In general these schemes are led by bids from innovators, rather than being focussed on addressing identified strategic Offshore Wind priorities for the UK.

However, Offshore Wind innovation funding is dwarfed by the levels of public R&D funding and innovation-targeted capital spend made to other industries. Examples include the £500 million committed by HMG to the automotive sector over 10 years and the £1.95 billion support allocated to the aerospace industry over 13 years.

Provisional findings from a study undertaken by the ORE Catapult, in partnership with the Carbon Trust and 350 Investment Partners, suggests that wider private sector funding is not presently filling this gap: of private sector investment in Clean Tech very little is in relation to offshore renewables. Analysis of Venture Capital transactions points to just a handful of dedicated Offshore Wind related deals – of the top 100 Clean Tech deals, just one was related to offshore renewables[footnote 38] (not from the UK) compared, for example, to 16 for battery technologies. Entrepreneurs in the offshore renewables space point to all the typical start-up issues, but add that these factors are compounded by the scale of the technology (and required prototypes) and complex and long-established global supply chains of the OEMs and developers which are hard to penetrate - even for technologies which are not considered particularly radical. The study observes that within the corporate venturing arms of established Offshore Wind developers and OEMs these barriers and perceptions remain - meaning that even those investors appear to follow the general Clean Tech investment trends. More broadly, investor knowledge of the sector is poor (the offshore renewables sector is seen as complex, high risk and capital intensive) and the absence of dedicated offshore renewables funds mean competition with other “on trend” Clean Tech investments.

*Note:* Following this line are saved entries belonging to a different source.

<file path="src/include/decode_macros.svh">
`ifndef DECODE_MACROS_SVH
`define DECODE_MACROS_SVH

// data path and pc width
`define DECODE_DATA_W 32

// general register address width
`define DECODE_REG_AW 5

// number of general registers
`define DECODE_REG_NUM 32

// one-hot alu operation
`define DECODE_ALU_OP_W 12

// one-hot conditional branch operation
`define DECODE_BR_OP_W 6

`endif

</file>
<file path="src/hdl/decode_pkg.sv">
`include "decode_macros.svh"

package decode_pkg;

    // stage slots in the stall and forward arrays
    localparam int STAGE_ES = 0;
    localparam int STAGE_MS = 1;
    localparam int STAGE_WS = 2;

    // bit positions of the one-hot branch operation
    localparam int BR_BEQ  = 0;
    localparam int BR_BNE  = 1;
    localparam int BR_BGEZ = 2;
    localparam int BR_BGTZ = 3;
    localparam int BR_BLEZ = 4;
    localparam int BR_BLTZ = 5;

    typedef struct packed {
        logic [5:0] op;
        logic [4:0] rs;
        logic [4:0] rt;
        logic [4:0] rd;
        logic [4:0] sa;
        logic [5:0] func;
    } r_fmt_t;

    typedef struct packed {
        logic [5:0]  op;
        logic [4:0]  rs;
        logic [4:0]  rt;
        logic [15:0] imm;
    } i_fmt_t;

    typedef struct packed {
        logic [5:0]  op;
        logic [25:0] jidx;
    } j_fmt_t;

    typedef union packed {
        r_fmt_t r_fmt;
        i_fmt_t i_fmt;
        j_fmt_t j_fmt;
    } instr_u;

    typedef struct packed {
        instr_u                    inst;
        logic [`DECODE_DATA_W-1:0] pc;
    } fs_to_ds_t;

    typedef struct packed {
        logic                        hl_from_rs;
        logic [`DECODE_ALU_OP_W-1:0] alu_op;
        logic [1:0]                  mul_op;
        logic [1:0]                  div_op;
        logic                        load_op;
        logic                        src1_is_sa;
        logic                        src1_is_pc;
        logic                        src1_is_hi;
        logic                        src1_is_lo;
        logic                        src2_is_imm;
        logic                        src2_is_uimm;
        logic                        src2_is_8;
        logic                        gr_we;
        logic                        hi_we;
        logic                        lo_we;
        logic                        mem_we;
        logic [`DECODE_REG_AW-1:0]   dest;
    } ctrl_t;

    typedef struct packed {
        ctrl_t                     ctrl;
        logic [15:0]               imm;
        logic [`DECODE_DATA_W-1:0] rs_value;
        logic [`DECODE_DATA_W-1:0] rt_value;
        logic [`DECODE_DATA_W-1:0] pc;
    } ds_to_es_t;

    typedef struct packed {
        logic                      taken;
        logic [`DECODE_DATA_W-1:0] target;
    } br_bus_t;

    typedef struct packed {
        logic                      we;
        logic [`DECODE_REG_AW-1:0] waddr;
        logic [`DECODE_DATA_W-1:0] wdata;
    } rf_wr_t;

    typedef struct packed {
        logic                      we;
        logic [`DECODE_REG_AW-1:0] dest;
    } stall_src_t;

    typedef struct packed {
        logic                      valid;
        logic [`DECODE_DATA_W-1:0] data;
    } fwd_src_t;

    typedef struct packed {
        logic rs;
        logic rt;
    } src_use_t;

endpackage

</file>
<file path="src/hdl/regfile.sv">
`timescale 1ns/1ps
`include "decode_macros.svh"

module regfile import decode_pkg::*; (
    input  logic                      clk,
    input  logic [`DECODE_REG_AW-1:0] raddr1,
    input  logic [`DECODE_REG_AW-1:0] raddr2,
    output logic [`DECODE_DATA_W-1:0] rdata1,
    output logic [`DECODE_DATA_W-1:0] rdata2,
    input  rf_wr_t                    wr
);

    logic [`DECODE_DATA_W-1:0] regs [`DECODE_REG_NUM];

    // r0 is never written
    always_ff @(posedge clk) begin
        if (wr.we && wr.waddr != '0) begin
            regs[wr.waddr] <= wr.wdata;
        end
    end

    // no write bypass, a write shows up on the following cycle
    assign rdata1 = (raddr1 == '0) ? '0 : regs[raddr1];
    assign rdata2 = (raddr2 == '0) ? '0 : regs[raddr2];

endmodule

</file>
<file path="src/hdl/instr_decoder.sv">
`timescale 1ns/1ps
`include "decode_macros.svh"

module instr_decoder import decode_pkg::*; (
    input  instr_u                     inst,
    output ctrl_t                      ctrl,
    output src_use_t                   src_use,
    output logic [`DECODE_BR_OP_W-1:0] br_op,
    output logic                       is_jump_imm,
    output logic                       is_jump_reg
);

    logic [5:0] op;
    logic [5:0] func;
    logic [4:0] rt;
    logic       special, regimm, r3, rs_z, rt_z, rd_z;
    logic       inst_add, inst_addi, inst_addu, inst_addiu, inst_sub, inst_subu;
    logic       inst_slt, inst_slti, inst_sltu, inst_sltiu;
    logic       inst_and, inst_andi, inst_or, inst_ori, inst_xor, inst_xori, inst_nor;
    logic       inst_sll, inst_sllv, inst_srl, inst_srlv, inst_sra, inst_srav;
    logic       inst_mult, inst_multu, inst_div, inst_divu;
    logic       inst_mfhi, inst_mflo, inst_mthi, inst_mtlo;
    logic       inst_lui, inst_lw, inst_sw;
    logic       inst_beq, inst_bne, inst_bgez, inst_bgtz, inst_blez, inst_bltz;
    logic       inst_bgezal, inst_bltzal, inst_j, inst_jal, inst_jr, inst_jalr;
    logic       dst_is_r31, dst_is_rt;

    assign op      = inst.r_fmt.op;
    assign func    = inst.r_fmt.func;
    assign rt      = inst.i_fmt.rt;
    assign special = (op == 6'h00);
    assign regimm  = (op == 6'h01);
    assign rs_z    = (inst.r_fmt.rs == 5'd0);
    assign rt_z    = (rt == 5'd0);
    assign rd_z    = (inst.r_fmt.rd == 5'd0);
    // register-register forms need sa clear
    assign r3      = special && (inst.r_fmt.sa == 5'd0);

    assign inst_add    = r3 && func == 6'h20;
    assign inst_addu   = r3 && func == 6'h21;
    assign inst_sub    = r3 && func == 6'h22;
    assign inst_subu   = r3 && func == 6'h23;
    assign inst_and    = r3 && func == 6'h24;
    assign inst_or     = r3 && func == 6'h25;
    assign inst_xor    = r3 && func == 6'h26;
    assign inst_nor    = r3 && func == 6'h27;
    assign inst_slt    = r3 && func == 6'h2a;
    assign inst_sltu   = r3 && func == 6'h2b;
    assign inst_sllv   = r3 && func == 6'h04;
    assign inst_srlv   = r3 && func == 6'h06;
    assign inst_srav   = r3 && func == 6'h07;
    assign inst_sll    = special && rs_z && func == 6'h00;
    assign inst_srl    = special && rs_z && func == 6'h02;
    assign inst_sra    = special && rs_z && func == 6'h03;
    assign inst_mult   = r3 && rd_z && func == 6'h18;
    assign inst_multu  = r3 && rd_z && func == 6'h19;
    assign inst_div    = r3 && rd_z && func == 6'h1a;
    assign inst_divu   = r3 && rd_z && func == 6'h1b;
    assign inst_mfhi   = r3 && rs_z && rt_z && func == 6'h10;
    assign inst_mflo   = r3 && rs_z && rt_z && func == 6'h12;
    assign inst_mthi   = r3 && rt_z && rd_z && func == 6'h11;
    assign inst_mtlo   = r3 && rt_z && rd_z && func == 6'h13;
    assign inst_jr     = r3 && rt_z && rd_z && func == 6'h08;
    assign inst_jalr   = r3 && rt_z && func == 6'h09;
    assign inst_addi   = (op == 6'h08);
    assign inst_addiu  = (op == 6'h09);
    assign inst_slti   = (op == 6'h0a);
    assign inst_sltiu  = (op == 6'h0b);
    assign inst_andi   = (op == 6'h0c);
    assign inst_ori    = (op == 6'h0d);
    assign inst_xori   = (op == 6'h0e);
    assign inst_lui    = (op == 6'h0f) && rs_z;
    assign inst_lw     = (op == 6'h23);
    assign inst_sw     = (op == 6'h2b);
    assign inst_beq    = (op == 6'h04);
    assign inst_bne    = (op == 6'h05);
    assign inst_blez   = (op == 6'h06) && rt_z;
    assign inst_bgtz   = (op == 6'h07) && rt_z;
    assign inst_bltz   = regimm && rt == 5'h00;
    assign inst_bgez   = regimm && rt == 5'h01;
    assign inst_bltzal = regimm && rt == 5'h10;
    assign inst_bgezal = regimm && rt == 5'h11;
    assign inst_j      = (op == 6'h02);
    assign inst_jal    = (op == 6'h03);

    // link forms compute pc + 8 through the adder
    assign ctrl.alu_op[0]  = inst_add | inst_addi | inst_addu | inst_addiu | inst_lw
                           | inst_sw | inst_jal | inst_jalr | inst_bgezal | inst_bltzal;
    assign ctrl.alu_op[1]  = inst_sub | inst_subu;
    assign ctrl.alu_op[2]  = inst_slt | inst_slti;
    assign ctrl.alu_op[3]  = inst_sltu | inst_sltiu;
    assign ctrl.alu_op[4]  = inst_and | inst_andi;
    assign ctrl.alu_op[5]  = inst_nor;
    assign ctrl.alu_op[6]  = inst_or | inst_ori | inst_mfhi | inst_mflo;
    assign ctrl.alu_op[7]  = inst_xor | inst_xori;
    assign ctrl.alu_op[8]  = inst_sll | inst_sllv;
    assign ctrl.alu_op[9]  = inst_srl | inst_srlv;
    assign ctrl.alu_op[10] = inst_sra | inst_srav;
    assign ctrl.alu_op[11] = inst_lui;
    assign ctrl.mul_op     = {inst_multu, inst_mult};
    assign ctrl.div_op     = {inst_divu, inst_div};
    assign ctrl.load_op    = inst_lw;

    assign ctrl.src1_is_sa   = inst_sll | inst_srl | inst_sra;
    assign ctrl.src1_is_pc   = inst_jal | inst_jalr | inst_bgezal | inst_bltzal;
    assign ctrl.src1_is_hi   = inst_mfhi;
    assign ctrl.src1_is_lo   = inst_mflo;
    assign ctrl.src2_is_imm  = inst_addi | inst_addiu | inst_slti | inst_sltiu
                             | inst_lui | inst_lw | inst_sw;
    assign ctrl.src2_is_uimm = inst_andi | inst_ori | inst_xori;
    assign ctrl.src2_is_8    = ctrl.src1_is_pc;

    assign ctrl.gr_we      = ~(inst_beq | inst_bne | inst_bgez | inst_bgtz | inst_blez
                             | inst_bltz | inst_sw | inst_j | inst_jr | inst_mthi | inst_mtlo);
    assign ctrl.hi_we      = inst_mult | inst_multu | inst_div | inst_divu | inst_mthi;
    assign ctrl.lo_we      = inst_mult | inst_multu | inst_div | inst_divu | inst_mtlo;
    assign ctrl.hl_from_rs = inst_mthi | inst_mtlo;
    assign ctrl.mem_we     = inst_sw;

    assign dst_is_r31 = inst_jal | inst_bgezal | inst_bltzal;
    assign dst_is_rt  = ctrl.src2_is_imm & ~inst_sw | ctrl.src2_is_uimm;
    assign ctrl.dest  = dst_is_r31 ? 5'd31 : (dst_is_rt ? rt : inst.r_fmt.rd);

    // which source fields are real operands
    assign src_use.rs = ~ctrl.src1_is_sa & ~ctrl.src1_is_pc;
    assign src_use.rt = (~(ctrl.src2_is_imm | ctrl.src2_is_uimm) | inst_sw) & ~ctrl.src2_is_8;

    assign br_op[BR_BEQ]  = inst_beq;
    assign br_op[BR_BNE]  = inst_bne;
    assign br_op[BR_BGEZ] = inst_bgez | inst_bgezal;
    assign br_op[BR_BGTZ] = inst_bgtz;
    assign br_op[BR_BLEZ] = inst_blez;
    assign br_op[BR_BLTZ] = inst_bltz | inst_bltzal;
    assign is_jump_imm    = inst_j | inst_jal;
    assign is_jump_reg    = inst_jr | inst_jalr;

    a_alu_op_onehot: assert final ($onehot0(ctrl.alu_op))
        else $error("alu_op has more than one bit set");

endmodule

</file>
<file path="src/hdl/hazard_unit.sv">
`timescale 1ns/1ps
`include "decode_macros.svh"

module hazard_unit import decode_pkg::*; (
    input  logic [`DECODE_REG_AW-1:0] rs,
    input  logic [`DECODE_REG_AW-1:0] rt,
    input  src_use_t                  src_use,
    input  logic [`DECODE_DATA_W-1:0] rf_rdata1,
    input  logic [`DECODE_DATA_W-1:0] rf_rdata2,
    input  stall_src_t [0:2]          stall_srcs,
    input  fwd_src_t [0:2]            fwd_srcs,
    output logic [`DECODE_DATA_W-1:0] rs_value,
    output logic [`DECODE_DATA_W-1:0] rt_value,
    output logic                      ready_go
);

    // index 0 is rs, index 1 is rt
    logic [1:0][`DECODE_REG_AW-1:0] src_addr;
    logic [1:0][`DECODE_DATA_W-1:0] rf_data;
    logic [1:0][`DECODE_DATA_W-1:0] value;
    logic [1:0][2:0]                hit;
    logic [1:0][2:0]                fwd_sel;
    logic [1:0]                     src_used;
    logic [1:0]                     src_stall;

    assign src_addr = {rt, rs};
    assign rf_data  = {rf_rdata2, rf_rdata1};
    assign src_used = {src_use.rt, src_use.rs};

    for (genvar s = 0; s < 2; s++) begin : g_src
        for (genvar k = 0; k < 3; k++) begin : g_stage
            assign hit[s][k] = src_used[s] && src_addr[s] != '0 && stall_srcs[k].we
                             && stall_srcs[k].dest == src_addr[s];
        end

        // only the nearest matching stage may supply the value
        assign fwd_sel[s][STAGE_ES] = hit[s][STAGE_ES] && fwd_srcs[STAGE_ES].valid;
        assign fwd_sel[s][STAGE_MS] = hit[s][STAGE_MS] && !hit[s][STAGE_ES]
                                    && fwd_srcs[STAGE_MS].valid;
        assign fwd_sel[s][STAGE_WS] = hit[s][STAGE_WS] && !hit[s][STAGE_ES]
                                    && !hit[s][STAGE_MS] && fwd_srcs[STAGE_WS].valid;
        assign src_stall[s] = (|hit[s]) && !(|fwd_sel[s]);

        always_comb begin
            value[s] = rf_data[s];
            for (int k = 0; k < 3; k++) begin
                if (fwd_sel[s][k]) begin
                    value[s] = fwd_srcs[k].data;
                end
            end
        end

        a_fwd_sel_onehot: assert final ($onehot0(fwd_sel[s]))
            else $error("more than one forward select for source %0d", s);
    end

    assign rs_value = value[0];
    assign rt_value = value[1];
    assign ready_go = !(|src_stall);

endmodule

</file>
<file path="src/hdl/branch_compare.sv">
`timescale 1ns/1ps
`include "decode_macros.svh"

module branch_compare import decode_pkg::*; (
    input  logic [`DECODE_BR_OP_W-1:0] br_op,
    input  logic [`DECODE_DATA_W-1:0]  src1,
    input  logic [`DECODE_DATA_W-1:0]  src2,
    output logic                       cond_true
);

    logic equal;
    logic negative;
    logic zero;

    assign equal    = (src1 == src2);
    // sign bit of rs decides the compare-with-zero tests
    assign negative = $signed(src1) < 0;
    assign zero     = (src1 == '0);

    assign cond_true = (br_op[BR_BEQ] && equal)
                     || (br_op[BR_BNE] && !equal)
                     || (br_op[BR_BGEZ] && !negative)
                     || (br_op[BR_BGTZ] && !negative && !zero)
                     || (br_op[BR_BLEZ] && (negative || zero))
                     || (br_op[BR_BLTZ] && negative);

endmodule

</file>
<file path="src/hdl/id_stage.sv">
`timescale 1ns/1ps
`include "decode_macros.svh"

module id_stage import decode_pkg::*; (
    input  logic             clk,
    input  logic             reset,
    input  logic             fs_to_ds_valid,
    input  fs_to_ds_t        fs_to_ds,
    output logic             ds_allowin,
    input  logic             es_allowin,
    output logic             ds_to_es_valid,
    output ds_to_es_t        ds_to_es,
    output br_bus_t          br_bus,
    input  rf_wr_t           rf_wr,
    input  stall_src_t [0:2] stall_srcs,
    input  fwd_src_t [0:2]   fwd_srcs
);

    logic                       ds_valid;
    logic                       ds_ready_go;
    fs_to_ds_t                  ds_r;
    ctrl_t                      ctrl;
    src_use_t                   src_use;
    logic [`DECODE_BR_OP_W-1:0] br_op;
    logic                       is_jump_imm;
    logic                       is_jump_reg;
    logic                       cond_true;
    logic [`DECODE_DATA_W-1:0]  rf_rdata1;
    logic [`DECODE_DATA_W-1:0]  rf_rdata2;
    logic [`DECODE_DATA_W-1:0]  rs_value;
    logic [`DECODE_DATA_W-1:0]  rt_value;
    logic [`DECODE_DATA_W-1:0]  br_offset;

    assign ds_allowin     = !ds_valid || (ds_ready_go && es_allowin);
    assign ds_to_es_valid = ds_valid && ds_ready_go;

    always_ff @(posedge clk) begin
        if (reset) begin
            ds_valid <= 1'b0;
        end else if (ds_allowin) begin
            ds_valid <= fs_to_ds_valid;
        end
    end

    always_ff @(posedge clk) begin
        if (fs_to_ds_valid && ds_allowin) begin
            ds_r <= fs_to_ds;
        end
    end

    instr_decoder instr_decoder_inst (
        .inst        (ds_r.inst),
        .ctrl        (ctrl),
        .src_use     (src_use),
        .br_op       (br_op),
        .is_jump_imm (is_jump_imm),
        .is_jump_reg (is_jump_reg)
    );

    regfile regfile_inst (
        .clk    (clk),
        .raddr1 (ds_r.inst.r_fmt.rs),
        .raddr2 (ds_r.inst.r_fmt.rt),
        .rdata1 (rf_rdata1),
        .rdata2 (rf_rdata2),
        .wr     (rf_wr)
    );

    hazard_unit hazard_unit_inst (
        .rs         (ds_r.inst.r_fmt.rs),
        .rt         (ds_r.inst.r_fmt.rt),
        .src_use    (src_use),
        .rf_rdata1  (rf_rdata1),
        .rf_rdata2  (rf_rdata2),
        .stall_srcs (stall_srcs),
        .fwd_srcs   (fwd_srcs),
        .rs_value   (rs_value),
        .rt_value   (rt_value),
        .ready_go   (ds_ready_go)
    );

    branch_compare branch_compare_inst (
        .br_op     (br_op),
        .src1      (rs_value),
        .src2      (rt_value),
        .cond_true (cond_true)
    );

    // targets are relative to the delay slot pc now in fetch
    assign br_offset = {{14{ds_r.inst.i_fmt.imm[15]}}, ds_r.inst.i_fmt.imm, 2'b00};

    always_comb begin
        if (|br_op) begin
            br_bus.target = fs_to_ds.pc + br_offset;
        end else if (is_jump_reg) begin
            br_bus.target = rs_value;
        end else begin
            br_bus.target = {fs_to_ds.pc[31:28], ds_r.inst.j_fmt.jidx, 2'b00};
        end
    end

    assign br_bus.taken = (cond_true || is_jump_imm || is_jump_reg) && ds_valid;

    assign ds_to_es.ctrl     = ctrl;
    assign ds_to_es.imm      = ds_r.inst.i_fmt.imm;
    assign ds_to_es.rs_value = rs_value;
    assign ds_to_es.rt_value = rt_value;
    assign ds_to_es.pc       = ds_r.pc;

    a_allowin_when_empty: assert property (
        @(posedge clk) disable iff (reset) !ds_valid |-> ds_allowin
    ) else $error("decode stage empty but not accepting");

    a_out_valid_needs_valid: assert property (
        @(posedge clk) disable iff (reset) ds_to_es_valid |-> ds_valid
    ) else $error("ds_to_es_valid raised without a held instruction");

endmodule

</file>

Access to test and demonstration facilities:

Innovators need to be able to test their solutions in a representative environment as they develop their technological readiness, either by structured access to a commercial Offshore Wind Farm or access to dedicated test and demonstration facilities. The same applies to de-risking and diagnostic activity. HMG has historically supported the development of dedicated Offshore Wind test facilities at the National Renewable Energy Centre in Blyth, Northumberland; and for wider offshore renewables, the European Marine Energy Centre (EMEC) in Orkney. If these facilities are to maintain their world leading status and keep pace with cutting edge wind turbine technology, as well as support the development of FLOW, they will need to evolve and develop, including by facilitating know-how transfer from businesses in other manufacturing industries which may have relevant technological expertise but are not actively targeting Offshore Wind. Without appropriate test and demonstration arrangements, the UK will miss the opportunity to secure and embed high value and lasting knowledge from associated innovations.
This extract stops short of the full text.